> TASK DESCRIPTION
Your task is to repeat exactly the lines below between the line holding "nand2 | 473 |" and the line holding "xor2_1 | 27 |", inclusive, and only those.

> INPUT DATA
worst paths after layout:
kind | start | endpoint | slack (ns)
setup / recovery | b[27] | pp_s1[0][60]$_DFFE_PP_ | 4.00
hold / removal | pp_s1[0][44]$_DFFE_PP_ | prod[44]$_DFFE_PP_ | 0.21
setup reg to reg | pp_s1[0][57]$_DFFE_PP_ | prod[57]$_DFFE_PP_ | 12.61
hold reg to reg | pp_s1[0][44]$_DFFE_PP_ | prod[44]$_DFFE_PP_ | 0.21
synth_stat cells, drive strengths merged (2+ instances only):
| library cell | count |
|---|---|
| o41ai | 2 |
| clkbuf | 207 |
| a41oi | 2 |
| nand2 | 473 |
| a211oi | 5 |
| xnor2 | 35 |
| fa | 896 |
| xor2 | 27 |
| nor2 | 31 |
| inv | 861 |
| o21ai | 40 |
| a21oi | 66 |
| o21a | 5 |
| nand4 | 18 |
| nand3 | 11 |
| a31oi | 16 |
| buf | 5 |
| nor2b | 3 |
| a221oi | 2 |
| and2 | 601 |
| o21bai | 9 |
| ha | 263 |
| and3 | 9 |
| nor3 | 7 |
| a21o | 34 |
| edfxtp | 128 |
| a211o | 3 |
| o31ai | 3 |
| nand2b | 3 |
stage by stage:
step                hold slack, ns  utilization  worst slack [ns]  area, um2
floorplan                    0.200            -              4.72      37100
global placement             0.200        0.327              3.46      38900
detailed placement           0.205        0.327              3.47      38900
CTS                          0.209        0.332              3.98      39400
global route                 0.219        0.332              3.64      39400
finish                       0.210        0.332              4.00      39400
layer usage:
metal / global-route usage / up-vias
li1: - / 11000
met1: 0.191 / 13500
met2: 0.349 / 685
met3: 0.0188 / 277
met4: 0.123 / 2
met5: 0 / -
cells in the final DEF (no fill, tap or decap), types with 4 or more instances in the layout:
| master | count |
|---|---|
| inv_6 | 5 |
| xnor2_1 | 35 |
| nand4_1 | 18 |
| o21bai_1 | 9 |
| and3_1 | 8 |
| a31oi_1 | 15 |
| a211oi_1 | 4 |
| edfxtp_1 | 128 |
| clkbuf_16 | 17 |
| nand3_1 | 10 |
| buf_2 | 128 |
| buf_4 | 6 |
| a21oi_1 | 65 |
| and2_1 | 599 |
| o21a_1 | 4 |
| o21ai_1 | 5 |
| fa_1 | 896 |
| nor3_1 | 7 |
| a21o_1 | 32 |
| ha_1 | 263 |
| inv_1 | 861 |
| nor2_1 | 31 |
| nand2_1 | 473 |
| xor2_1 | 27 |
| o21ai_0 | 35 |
### src/rtl/core/pal_pkg.sv
// Package for the positional array list: sizes, field and command codes,
// the request, response and cell command structs, and the word conversion.
// Used by pal_cell and positional_array_list_unit; depends on nothing.
`default_nettype none

package pal_pkg;

   localparam int CAPACITY  = 16;
   localparam int WORD_BITS = 32;

   // Index of one slot, and a count that can also hold CAPACITY itself.
   localparam int IDX_BITS = (CAPACITY > 1) ? $clog2(CAPACITY) : 1;
   localparam int CNT_BITS = $clog2(CAPACITY + 1);

   // Fixed widths of the channel fields.
   localparam int MODE_BITS   = 2;
   localparam int POS_BITS    = 5;
   localparam int VALUE_BITS  = 32;
   localparam int STATUS_BITS = 2;

   // Width used to compare positions against counts without overflow.
   localparam int CMP_BITS = ((POS_BITS > CNT_BITS) ? POS_BITS : CNT_BITS) + 1;

   localparam logic [MODE_BITS-1:0] MODE_INSERT = 2'd0;
   localparam logic [MODE_BITS-1:0] MODE_DELETE = 2'd1;
   localparam logic [MODE_BITS-1:0] MODE_LOCATE = 2'd2;
   localparam logic [MODE_BITS-1:0] MODE_SORTED = 2'd3;

   localparam logic [STATUS_BITS-1:0] STATUS_OK        = 2'd0;
   localparam logic [STATUS_BITS-1:0] STATUS_FULL      = 2'd1;
   localparam logic [STATUS_BITS-1:0] STATUS_BAD_POS   = 2'd2;
   localparam logic [STATUS_BITS-1:0] STATUS_NOT_FOUND = 2'd3;

   localparam logic [1:0] CELL_HOLD   = 2'd0;
   localparam logic [1:0] CELL_INSERT = 2'd1;
   localparam logic [1:0] CELL_DELETE = 2'd2;

   typedef logic [WORD_BITS-1:0] word_type;

   typedef struct packed {
      logic [MODE_BITS-1:0]         mode;
      logic [POS_BITS-1:0]          position;
      logic signed [VALUE_BITS-1:0] value;
   } req_type;

   typedef struct packed {
      logic [STATUS_BITS-1:0] status;
      logic [POS_BITS-1:0]    found_position;
      logic [POS_BITS-1:0]    entry_count;
   } rsp_type;

   // Broadcast to every cell. For an insert, slot takes the new word and
   // cells above it up to top take their lower neighbor. For a delete,
   // cells from slot below top take their upper neighbor and top clears.
   typedef struct packed {
      logic [1:0]          op;
      logic [IDX_BITS-1:0] slot;
      logic [IDX_BITS-1:0] top;
      word_type            value;
   } cell_cmd_type;

   // Sign-extends (or truncates) the request value to the list word width.
   function automatic word_type to_word(input logic signed [VALUE_BITS-1:0] v);
      return WORD_BITS'(v);
   endfunction

endpackage

`default_nettype wire

### src/rtl/core/pal_cell.sv
// One slot of the list: holds an entry, shifts to or from its neighbors on
// a broadcast command, and registers equal / greater flags against a search word.
// Depends on pal_pkg.
`default_nettype none

module pal_cell
   import pal_pkg::*;
(
   input  wire logic                clock,
   input  wire logic                reset,
   input  wire logic [IDX_BITS-1:0] cell_index,
   input  wire cell_cmd_type        cmd,
   input  wire word_type            lower_entry,
   input  wire word_type            upper_entry,
   input  wire logic [CNT_BITS-1:0] count,
   input  wire word_type            search,
   output word_type                 entry,
   output logic                     eq_flag,
   output logic                     gt_flag
);

   word_type entry_ff, entry_in;
   logic     eq_ff, eq_in;
   logic     gt_ff, gt_in;
   logic     valid;

   always_comb begin
      entry_in = entry_ff;
      case (cmd.op)
         CELL_INSERT: begin
            if (cell_index == cmd.slot) begin
               entry_in = cmd.value;
            end else if (cell_index > cmd.slot && cell_index <= cmd.top) begin
               entry_in = lower_entry;
            end
         end
         CELL_DELETE: begin
            if (cell_index >= cmd.slot && cell_index < cmd.top) begin
               entry_in = upper_entry;
            end else if (cell_index == cmd.top) begin
               entry_in = '0;
            end
         end
         default: begin
            entry_in = entry_ff;
         end
      endcase
   end

   // Only slots below the count take part in a search.
   assign valid = CNT_BITS'(cell_index) < count;
   assign eq_in = valid && (entry_ff == search);
   assign gt_in = valid && ($signed(entry_ff) > $signed(search));

   always_ff @(posedge clock) begin
      if (reset) begin
         entry_ff <= '0;
         eq_ff    <= 1'b0;
         gt_ff    <= 1'b0;
      end else begin
         entry_ff <= entry_in;
         eq_ff    <= eq_in;
         gt_ff    <= gt_in;
      end
   end

   assign entry   = entry_ff;
   assign eq_flag = eq_ff;
   assign gt_flag = gt_ff;

endmodule

`default_nettype wire

### src/rtl/core/positional_array_list_unit.sv
// Positional array list unit: a fixed-capacity ordered list of signed words
// held in a chain of pal_cell slots. Depends on pal_pkg and pal_cell.
//
// Usage: a request transfer on req_ (valid/stall) carries mode, position
// and value. Mode selects insert at a one-based position, delete at a
// position, locate the first equal entry, or insert in ascending order.
// Each request yields exactly one response transfer on rsp_ with a status
// (ok, full, bad position, not found), the found position for a locate,
// and the entry count after the operation.
// Sequence: the request is registered, then in the compare state every cell
// compares its entry with the registered value and registers its flags, and
// in the apply state the unit picks the first hit, shifts the cells and loads
// the response register, which sets rsp_valid. A new request is taken only
// after the apply step of the last one; req_stall is high while a request
// is in flight.
// The response sits in an output register, so a new request is taken while
// an earlier response still waits. If rsp_stall holds that register, the
// next request waits in its apply step until the response is taken.
// Reset clears the list to empty, all entries to zero, and drops rsp_valid.
`default_nettype none

module positional_array_list_unit
   import pal_pkg::*;
(
   input  wire logic    clock,
   input  wire logic    reset,
   input  wire logic    req_valid,
   output logic         req_stall,
   input  wire req_type req_payload,
   output logic         rsp_valid,
   input  wire logic    rsp_stall,
   output rsp_type      rsp_payload
);

   localparam logic [1:0] ST_IDLE  = 2'd0;
   localparam logic [1:0] ST_CMP   = 2'd1;
   localparam logic [1:0] ST_APPLY = 2'd2;

   logic [1:0]          state_ff, state_in;
   logic [CNT_BITS-1:0] count_ff, count_in;
   logic                rsp_valid_ff, rsp_valid_in;
   rsp_type             rsp_ff, rsp_in;
   logic [MODE_BITS-1:0] mode_ff;
   logic [POS_BITS-1:0] pos_ff;
   word_type            word_ff;

   cell_cmd_type        cmd;
   word_type            cell_entry [CAPACITY];
   logic [CAPACITY-1:0] eq_flags;
   logic [CAPACITY-1:0] gt_flags;

   logic                req_take;
   logic                apply_fire;
   logic                eq_hit, gt_hit;
   logic [IDX_BITS-1:0] eq_idx, gt_idx;
   logic [CMP_BITS-1:0] pos_ext, count_ext;
   logic                full;

   // Chain of cells; each hands its entry to both neighbors.
   for (genvar i = 0; i < CAPACITY; i++) begin : g_cell
      word_type lower, upper;
      if (i == 0) begin : g_first
         assign lower = '0;
      end else begin : g_lower
         assign lower = cell_entry[i-1];
      end
      if (i == CAPACITY - 1) begin : g_last
         assign upper = '0;
      end else begin : g_upper
         assign upper = cell_entry[i+1];
      end
      pal_cell u_cell (
         .clock       (clock),
         .reset       (reset),
         .cell_index  (IDX_BITS'(i)),
         .cmd         (cmd),
         .lower_entry (lower),
         .upper_entry (upper),
         .count       (count_ff),
         .search      (word_ff),
         .entry       (cell_entry[i]),
         .eq_flag     (eq_flags[i]),
         .gt_flag     (gt_flags[i])
      );
   end

   // First set flag, lowest slot wins.
   always_comb begin
      eq_idx = '0;
      gt_idx = '0;
      for (int i = CAPACITY - 1; i >= 0; i--) begin
         if (eq_flags[i]) begin
            eq_idx = IDX_BITS'(i);
         end
         if (gt_flags[i]) begin
            gt_idx = IDX_BITS'(i);
         end
      end
   end

   assign eq_hit    = |eq_flags;
   assign gt_hit    = |gt_flags;
   assign pos_ext   = CMP_BITS'(pos_ff);
   assign count_ext = CMP_BITS'(count_ff);
   assign full      = count_ff == CNT_BITS'(CAPACITY);

   assign req_take   = req_valid && !req_stall;
   assign apply_fire = (state_ff == ST_APPLY) && (!rsp_valid_ff || !rsp_stall);

   always_comb begin
      cmd.op    = CELL_HOLD;
      cmd.slot  = '0;
      cmd.top   = '0;
      cmd.value = word_ff;
      count_in  = count_ff;
      rsp_in    = rsp_ff;
      if (apply_fire) begin
         rsp_in.status         = STATUS_OK;
         rsp_in.found_position = '0;
         case (mode_ff)
            MODE_INSERT: begin
               if (full) begin
                  rsp_in.status = STATUS_FULL;
               end else if (pos_ff == '0 || pos_ext > count_ext + 1'b1) begin
                  rsp_in.status = STATUS_BAD_POS;
               end else begin
                  cmd.op   = CELL_INSERT;
                  cmd.slot = IDX_BITS'(pos_ext - 1'b1);
                  cmd.top  = IDX_BITS'(count_ff);
                  count_in = count_ff + 1'b1;
               end
            end
            MODE_DELETE: begin
               if (pos_ff == '0 || pos_ext > count_ext) begin
                  rsp_in.status = STATUS_BAD_POS;
               end else begin
                  cmd.op   = CELL_DELETE;
                  cmd.slot = IDX_BITS'(pos_ext - 1'b1);
                  cmd.top  = IDX_BITS'(count_ff - 1'b1);
                  count_in = count_ff - 1'b1;
               end
            end
            MODE_LOCATE: begin
               if (eq_hit) begin
                  rsp_in.found_position = POS_BITS'(CNT_BITS'(eq_idx) + 1'b1);
               end else begin
                  rsp_in.status = STATUS_NOT_FOUND;
               end
            end
            MODE_SORTED: begin
               if (full) begin
                  rsp_in.status = STATUS_FULL;
               end else begin
                  cmd.op   = CELL_INSERT;
                  cmd.slot = gt_hit ? gt_idx : IDX_BITS'(count_ff);
                  cmd.top  = IDX_BITS'(count_ff);
                  count_in = count_ff + 1'b1;
               end
            end
            default: begin
               rsp_in.status = STATUS_OK;
            end
         endcase
         rsp_in.entry_count = POS_BITS'(count_in);
      end
   end

   always_comb begin
      state_in = state_ff;
      case (state_ff)
         ST_IDLE: begin
            if (req_take) begin
               state_in = ST_CMP;
            end
         end
         ST_CMP: begin
            state_in = ST_APPLY;
         end
         ST_APPLY: begin
            if (apply_fire) begin
               state_in = ST_IDLE;
            end
         end
         default: begin
            state_in = ST_IDLE;
         end
      endcase
   end

   always_comb begin
      rsp_valid_in = rsp_valid_ff;
      if (apply_fire) begin
         rsp_valid_in = 1'b1;
      end else if (rsp_valid_ff && !rsp_stall) begin
         rsp_valid_in = 1'b0;
      end
   end

   always_ff @(posedge clock) begin
      if (reset) begin
         state_ff     <= ST_IDLE;
         count_ff     <= '0;
         rsp_valid_ff <= 1'b0;
      end else begin
         state_ff     <= state_in;
         count_ff     <= count_in;
         rsp_valid_ff <= rsp_valid_in;
      end
   end

   always_ff @(posedge clock) begin
      rsp_ff <= rsp_in;
      if (req_take) begin
         mode_ff <= req_payload.mode;
         pos_ff  <= req_payload.position;
         word_ff <= to_word(req_payload.value);
      end
   end

   assign req_stall   = state_ff != ST_IDLE;
   assign rsp_valid   = rsp_valid_ff;
   assign rsp_payload = rsp_ff;

endmodule

`default_nettype wire
**src/rtl/core/rkr_pkg.sv**
```systemverilog
// Package for the reference-counted key registry: sizes, request and status
// codes, and the structs that travel on the ports and along the cell chain.
// No dependencies.
`default_nettype none

package rkr_pkg;

   localparam int ENTRIES    = 256;
   localparam int IDX_BITS   = $clog2(ENTRIES);
   localparam int KEY_BITS   = 64;
   localparam int OWNER_BITS = 16;
   localparam int COUNT_BITS = 16;

   localparam logic [COUNT_BITS-1:0] COUNT_MAX = {COUNT_BITS{1'b1}};

   typedef enum logic [1:0] {
      REQ_LOOKUP     = 2'd0,
      REQ_REGISTER   = 2'd1,
      REQ_UNREGISTER = 2'd2
   } req_code_type;

   typedef enum logic [1:0] {
      ST_OK   = 2'd0,
      ST_MISS = 2'd1,
      ST_FULL = 2'd2,
      ST_ZERO = 2'd3
   } status_code_type;

   typedef struct packed {
      logic [1:0]            req_type;
      logic [KEY_BITS-1:0]   key;
      logic [OWNER_BITS-1:0] owner;
   } req_item_type;

   typedef struct packed {
      status_code_type       status;
      logic [OWNER_BITS-1:0] owner_out;
      logic [COUNT_BITS-1:0] count_out;
   } rsp_item_type;

   // request as it walks the chain, one cell per cycle
   typedef struct packed {
      logic                  active;
      logic                  zero;
      logic [1:0]            req_type;
      logic [KEY_BITS-1:0]   key;
      logic [OWNER_BITS-1:0] owner;
      logic                  hit;
      logic [OWNER_BITS-1:0] res_owner;
      logic [COUNT_BITS-1:0] res_count;
      logic                  free_found;
      logic [IDX_BITS-1:0]   free_idx;
   } probe_type;

   // slot fill broadcast from the tail of the chain
   typedef struct packed {
      logic                  we;
      logic [IDX_BITS-1:0]   idx;
      logic [KEY_BITS-1:0]   key;
      logic [OWNER_BITS-1:0] owner;
   } alloc_type;

endpackage

`default_nettype wire

```
**src/rtl/core/rkr_cell.sv**
```systemverilog
// One table slot of the key registry: valid mark, key, owner and count,
// plus one stage of the probe chain. Depends on rkr_pkg.
`default_nettype none

module rkr_cell (
   input  logic                           clock,
   input  logic                           reset,
   input  logic [rkr_pkg::IDX_BITS-1:0]   cell_index,
   input  rkr_pkg::probe_type             probe_in,
   input  rkr_pkg::alloc_type             alloc,
   output rkr_pkg::probe_type             probe_out
);
   import rkr_pkg::*;

   logic                  valid_ff, valid_in;
   logic [KEY_BITS-1:0]   key_ff, key_in;
   logic [OWNER_BITS-1:0] owner_ff, owner_in;
   logic [COUNT_BITS-1:0] count_ff, count_in;
   probe_type             probe_ff, probe_in_nx;
   logic                  match;
   logic [COUNT_BITS-1:0] cnt;

   always_comb begin
      valid_in    = valid_ff;
      key_in      = key_ff;
      owner_in    = owner_ff;
      count_in    = count_ff;
      probe_in_nx = probe_in;
      cnt         = count_ff;
      match       = probe_in.active && !probe_in.zero && !probe_in.hit && valid_ff &&
                    (key_ff == probe_in.key);

      if (match) begin
         case (probe_in.req_type)
            REQ_LOOKUP: begin
               probe_in_nx.hit       = 1'b1;
               probe_in_nx.res_owner = owner_ff;
               probe_in_nx.res_count = count_ff;
            end
            REQ_REGISTER: begin
               cnt = (count_ff == COUNT_MAX) ? count_ff : COUNT_BITS'(count_ff + 1'b1);
               count_in              = cnt;
               probe_in_nx.hit       = 1'b1;
               probe_in_nx.res_owner = owner_ff;
               probe_in_nx.res_count = cnt;
            end
            REQ_UNREGISTER: begin
               cnt = (count_ff == '0) ? '0 : COUNT_BITS'(count_ff - 1'b1);
               count_in              = cnt;
               probe_in_nx.hit       = 1'b1;
               probe_in_nx.res_owner = owner_ff;
               probe_in_nx.res_count = cnt;
               if (cnt == '0) begin
                  valid_in = 1'b0;
               end
            end
            default: begin
            end
         endcase
      end

      // remember the lowest free slot in case a register misses
      if (probe_in.active && !valid_ff && !probe_in.free_found) begin
         probe_in_nx.free_found = 1'b1;
         probe_in_nx.free_idx   = cell_index;
      end

      if (alloc.we && (alloc.idx == cell_index)) begin
         valid_in = 1'b1;
         key_in   = alloc.key;
         owner_in = alloc.owner;
         count_in = COUNT_BITS'(1);
      end
   end

   always_ff @(posedge clock) begin
      if (reset) begin
         valid_ff        <= 1'b0;
         probe_ff.active <= 1'b0;
      end else begin
         valid_ff <= valid_in;
         probe_ff <= probe_in_nx;
      end
   end

   always_ff @(posedge clock) begin
      key_ff   <= key_in;
      owner_ff <= owner_in;
      count_ff <= count_in;
   end

   assign probe_out = probe_ff;

endmodule

`default_nettype wire

```
**config.mk**
```make
export PLATFORM = sky130hd
export DESIGN_NAME = rkr_cell
export DESIGN_NICKNAME = d
export VERILOG_FILES = /design/src/rtl/core/rkr_pkg.sv /design/src/rtl/core/rkr_cell.sv
export SDC_FILE = /design/constraint.sdc
export NUM_CORES = 1
export LEC_CHECK = 0
export BUFFER_PORTS_ARGS = -buffer_cell sky130_fd_sc_hd__buf_2
export CORE_ASPECT_RATIO = 1.4
export CORE_UTILIZATION = 45
export CTS_BUF_LIST = sky130_fd_sc_hd__clkbuf_8 sky130_fd_sc_hd__clkbuf_16
export CTS_CLUSTER_DIAMETER = 60
export DETAILED_ROUTE_END_ITERATION = 10
export GPL_ROUTABILITY_DRIVEN = 0
export GPL_TIMING_DRIVEN = 0
export PLACE_DENSITY_LB_ADDON = 0.12
export SETUP_SLACK_MARGIN = 0.05
export SYNTH_ARGS = -nofsm -noshare
export SYNTH_HDL_FRONTEND = slang
export SYNTH_SLANG_ARGS = --single-unit
```
**constraint.sdc**
```tcl
create_clock -name clock -period 3.2 [get_ports clock]
set_input_delay 0.32 -clock clock [delete_from_list [all_inputs] [get_ports clock]]
set_output_delay 0.32 -clock clock [all_outputs]
set_load 0.1 [all_outputs]
```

> RESULT OF THE EXERCISE
| nand2 | 473 |
| a211oi | 5 |
| xnor2 | 35 |
| fa | 896 |
| xor2 | 27 |
| nor2 | 31 |
| inv | 861 |
| o21ai | 40 |
| a21oi | 66 |
| o21a | 5 |
| nand4 | 18 |
| nand3 | 11 |
| a31oi | 16 |
| buf | 5 |
| nor2b | 3 |
| a221oi | 2 |
| and2 | 601 |
| o21bai | 9 |
| ha | 263 |
| and3 | 9 |
| nor3 | 7 |
| a21o | 34 |
| edfxtp | 128 |
| a211o | 3 |
| o31ai | 3 |
| nand2b | 3 |
stage by stage:
step                hold slack, ns  utilization  worst slack [ns]  area, um2
floorplan                    0.200            -              4.72      37100
global placement             0.200        0.327              3.46      38900
detailed placement           0.205        0.327              3.47      38900
CTS                          0.209        0.332              3.98      39400
global route                 0.219        0.332              3.64      39400
finish                       0.210        0.332              4.00      39400
layer usage:
metal / global-route usage / up-vias
li1: - / 11000
met1: 0.191 / 13500
met2: 0.349 / 685
met3: 0.0188 / 277
met4: 0.123 / 2
met5: 0 / -
cells in the final DEF (no fill, tap or decap), types with 4 or more instances in the layout:
| master | count |
|---|---|
| inv_6 | 5 |
| xnor2_1 | 35 |
| nand4_1 | 18 |
| o21bai_1 | 9 |
| and3_1 | 8 |
| a31oi_1 | 15 |
| a211oi_1 | 4 |
| edfxtp_1 | 128 |
| clkbuf_16 | 17 |
| nand3_1 | 10 |
| buf_2 | 128 |
| buf_4 | 6 |
| a21oi_1 | 65 |
| and2_1 | 599 |
| o21a_1 | 4 |
| o21ai_1 | 5 |
| fa_1 | 896 |
| nor3_1 | 7 |
| a21o_1 | 32 |
| ha_1 | 263 |
| inv_1 | 861 |
| nor2_1 | 31 |
| nand2_1 | 473 |
| xor2_1 | 27 |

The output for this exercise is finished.